In a time when the public needs to stay informed more than ever, journalists are currently facing furloughs, pay cuts, and, in many cases, permanent layoffs. According to analysis from global outplacement and executive and business coaching firm Challenger, Gray & Christmas, Inc., newsrooms have announced 11,027 job cuts this year, up 169.8% from the 4,087 cuts announced in the first half of 2019.

This year’s total through June is 116% higher than the 5,104 newsroom cuts announced through June 2018. That year’s full-year total of 11,878 was the worst year for newsrooms since 2008, when 14,265 newsroom cuts were announced. Through June, newsroom cuts are their highest point since Challenger began tracking them in 2003.

“Newsrooms have had a rough few years, as revenues declined and consolidation in the industry decimated news teams. Coupled with a hostile environment for many journalists, news has become an increasingly difficult career path,” said Andrew Challenger, Senior Vice President of Challenger, Gray & Christmas, Inc.

“That said, the importance of reporters and newsrooms that hold themselves to a high journalistic standard cannot be understated, especially during a global pandemic and a divisive election year,” he added.

In addition to layoffs, many newsrooms are forcing journalists to take paid time off or, more often, furloughing them without pay for a period of time.

In fact, in a recent Challenger survey, 23.3% of respondents said they furloughed workers due to COVID-19, but have recalled some or all of them.

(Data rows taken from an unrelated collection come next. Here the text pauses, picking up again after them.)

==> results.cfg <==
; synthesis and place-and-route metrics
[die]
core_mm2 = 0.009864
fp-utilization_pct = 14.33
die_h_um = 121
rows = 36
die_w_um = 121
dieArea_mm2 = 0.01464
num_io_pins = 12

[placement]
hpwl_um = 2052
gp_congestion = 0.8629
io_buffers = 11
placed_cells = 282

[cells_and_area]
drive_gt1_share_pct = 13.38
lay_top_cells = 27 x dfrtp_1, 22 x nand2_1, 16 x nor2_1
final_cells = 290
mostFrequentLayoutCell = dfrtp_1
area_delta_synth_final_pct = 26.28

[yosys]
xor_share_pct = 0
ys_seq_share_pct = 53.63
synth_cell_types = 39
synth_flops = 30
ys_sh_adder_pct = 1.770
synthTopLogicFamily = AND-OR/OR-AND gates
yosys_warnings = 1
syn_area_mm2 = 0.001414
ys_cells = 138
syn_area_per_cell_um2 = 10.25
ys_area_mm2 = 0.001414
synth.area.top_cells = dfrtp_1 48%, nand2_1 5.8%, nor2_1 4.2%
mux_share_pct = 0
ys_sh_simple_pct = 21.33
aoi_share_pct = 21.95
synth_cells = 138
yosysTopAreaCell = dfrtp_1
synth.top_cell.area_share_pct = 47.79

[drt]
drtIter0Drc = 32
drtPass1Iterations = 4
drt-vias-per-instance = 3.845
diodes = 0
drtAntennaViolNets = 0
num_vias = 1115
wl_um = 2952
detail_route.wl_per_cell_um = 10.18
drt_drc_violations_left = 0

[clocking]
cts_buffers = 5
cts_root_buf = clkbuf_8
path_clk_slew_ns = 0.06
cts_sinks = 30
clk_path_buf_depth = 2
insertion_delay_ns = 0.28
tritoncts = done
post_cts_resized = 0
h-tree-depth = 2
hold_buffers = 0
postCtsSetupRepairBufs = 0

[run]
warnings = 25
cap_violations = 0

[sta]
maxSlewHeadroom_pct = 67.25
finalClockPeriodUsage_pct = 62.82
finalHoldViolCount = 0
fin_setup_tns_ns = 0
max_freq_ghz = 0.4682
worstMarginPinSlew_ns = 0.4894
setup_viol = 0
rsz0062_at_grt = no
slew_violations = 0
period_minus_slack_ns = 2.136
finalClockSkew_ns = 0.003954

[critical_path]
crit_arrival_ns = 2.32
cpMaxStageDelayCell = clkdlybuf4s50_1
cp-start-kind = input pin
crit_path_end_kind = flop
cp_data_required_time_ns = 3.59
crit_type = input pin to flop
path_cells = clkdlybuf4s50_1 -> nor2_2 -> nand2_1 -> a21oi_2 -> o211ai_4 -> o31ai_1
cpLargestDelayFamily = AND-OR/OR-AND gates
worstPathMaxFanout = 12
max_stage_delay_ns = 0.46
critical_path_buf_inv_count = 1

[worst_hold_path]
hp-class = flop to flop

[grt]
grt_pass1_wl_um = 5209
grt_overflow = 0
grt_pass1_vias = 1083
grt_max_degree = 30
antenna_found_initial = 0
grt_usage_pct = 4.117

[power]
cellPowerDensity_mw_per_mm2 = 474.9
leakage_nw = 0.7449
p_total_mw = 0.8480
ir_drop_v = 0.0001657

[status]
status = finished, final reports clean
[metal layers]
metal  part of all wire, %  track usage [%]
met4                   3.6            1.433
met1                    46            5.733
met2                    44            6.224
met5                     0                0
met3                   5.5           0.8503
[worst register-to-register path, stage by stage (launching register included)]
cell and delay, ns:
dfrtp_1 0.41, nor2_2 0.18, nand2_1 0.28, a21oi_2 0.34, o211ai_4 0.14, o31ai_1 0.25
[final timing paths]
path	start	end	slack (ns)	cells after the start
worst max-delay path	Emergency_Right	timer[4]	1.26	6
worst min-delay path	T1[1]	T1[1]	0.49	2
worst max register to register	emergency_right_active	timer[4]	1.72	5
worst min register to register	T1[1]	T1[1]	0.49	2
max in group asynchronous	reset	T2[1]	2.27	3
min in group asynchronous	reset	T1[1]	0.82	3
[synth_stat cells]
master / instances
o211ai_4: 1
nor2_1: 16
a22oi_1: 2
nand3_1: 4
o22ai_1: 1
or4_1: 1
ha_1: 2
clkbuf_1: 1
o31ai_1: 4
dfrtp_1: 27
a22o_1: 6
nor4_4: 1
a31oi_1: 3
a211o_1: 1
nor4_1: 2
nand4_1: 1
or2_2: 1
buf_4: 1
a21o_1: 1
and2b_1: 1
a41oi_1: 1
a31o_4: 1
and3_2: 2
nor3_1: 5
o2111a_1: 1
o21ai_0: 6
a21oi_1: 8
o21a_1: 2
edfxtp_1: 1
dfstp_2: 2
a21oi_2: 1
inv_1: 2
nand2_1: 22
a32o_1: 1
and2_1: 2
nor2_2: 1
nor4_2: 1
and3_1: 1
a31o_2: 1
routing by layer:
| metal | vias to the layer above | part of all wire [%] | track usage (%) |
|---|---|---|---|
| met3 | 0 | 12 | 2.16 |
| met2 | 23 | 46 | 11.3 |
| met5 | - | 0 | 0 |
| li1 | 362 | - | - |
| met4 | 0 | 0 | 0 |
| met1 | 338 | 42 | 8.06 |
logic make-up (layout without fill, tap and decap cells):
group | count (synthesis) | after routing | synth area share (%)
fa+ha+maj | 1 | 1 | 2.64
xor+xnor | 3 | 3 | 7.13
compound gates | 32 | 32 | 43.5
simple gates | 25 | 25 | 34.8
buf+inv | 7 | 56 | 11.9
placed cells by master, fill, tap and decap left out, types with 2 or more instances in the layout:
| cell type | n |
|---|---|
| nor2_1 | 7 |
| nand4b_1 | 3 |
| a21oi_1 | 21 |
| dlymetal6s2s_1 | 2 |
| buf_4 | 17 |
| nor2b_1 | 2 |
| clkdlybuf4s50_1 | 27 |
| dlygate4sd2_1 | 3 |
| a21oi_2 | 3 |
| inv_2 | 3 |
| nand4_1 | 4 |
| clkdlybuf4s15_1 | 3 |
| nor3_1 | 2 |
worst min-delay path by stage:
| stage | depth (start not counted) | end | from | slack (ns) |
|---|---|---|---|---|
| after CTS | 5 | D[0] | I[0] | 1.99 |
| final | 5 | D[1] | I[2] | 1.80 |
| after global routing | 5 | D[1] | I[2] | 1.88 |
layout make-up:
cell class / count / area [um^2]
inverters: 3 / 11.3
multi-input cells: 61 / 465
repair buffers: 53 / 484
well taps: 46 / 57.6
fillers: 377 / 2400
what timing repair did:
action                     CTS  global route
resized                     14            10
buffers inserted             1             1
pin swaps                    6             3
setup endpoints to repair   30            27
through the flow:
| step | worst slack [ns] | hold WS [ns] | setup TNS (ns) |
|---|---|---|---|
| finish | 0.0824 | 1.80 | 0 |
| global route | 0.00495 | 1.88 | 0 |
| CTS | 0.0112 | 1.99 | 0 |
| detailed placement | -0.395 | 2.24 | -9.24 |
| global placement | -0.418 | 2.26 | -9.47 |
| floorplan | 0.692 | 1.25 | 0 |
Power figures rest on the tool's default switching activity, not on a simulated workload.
==> flow/run.sh <==
#!/bin/bash
# OpenROAD 26Q1-2900-gdf79404cd8, Yosys 0.63+post, stock flow scripts
make -C /OpenROAD-flow-scripts/flow DESIGN_CONFIG=/design/flow/config.mk WORK_HOME=/design/flow/orfs finish
==> flow/config.mk <==
export PLATFORM = sky130hd
export DESIGN_NAME = coinAccepter
export DESIGN_NICKNAME = coinAccepter
export VERILOG_FILES = /design/flow/design.v
export SDC_FILE = /design/flow/constraint.sdc
export NUM_CORES = 4
export LEC_CHECK = 1
export CORE_UTILIZATION = 30
==> flow/constraint.sdc <==
current_design coinAccepter

set clk_period 7.4
set clk_io_pct 0.2

create_clock -name clk0 -period $clk_period [get_ports {CLOCK_50}]

set non_clock_inputs [all_inputs -no_clocks]
set_input_delay [expr $clk_period * $clk_io_pct] -clock clk0 $non_clock_inputs
set_output_delay [expr $clk_period * $clk_io_pct] -clock clk0 [all_outputs]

Another 30% of companies said they cut pay and 56% of those companies were able to avoid layoffs.


The survey was conducted online between June 11 and June 20 among 150 Human Resources executives at companies of various sizes and industries nationwide.

“Taking dedicated journalists off their beats, even temporarily, ultimately hurts the general public. However, many companies, not just newsrooms, are opting for other cost-saving measures to avoid layoffs, such as pay cuts, and finding them preferable to losing valuable staff,” said Challenger.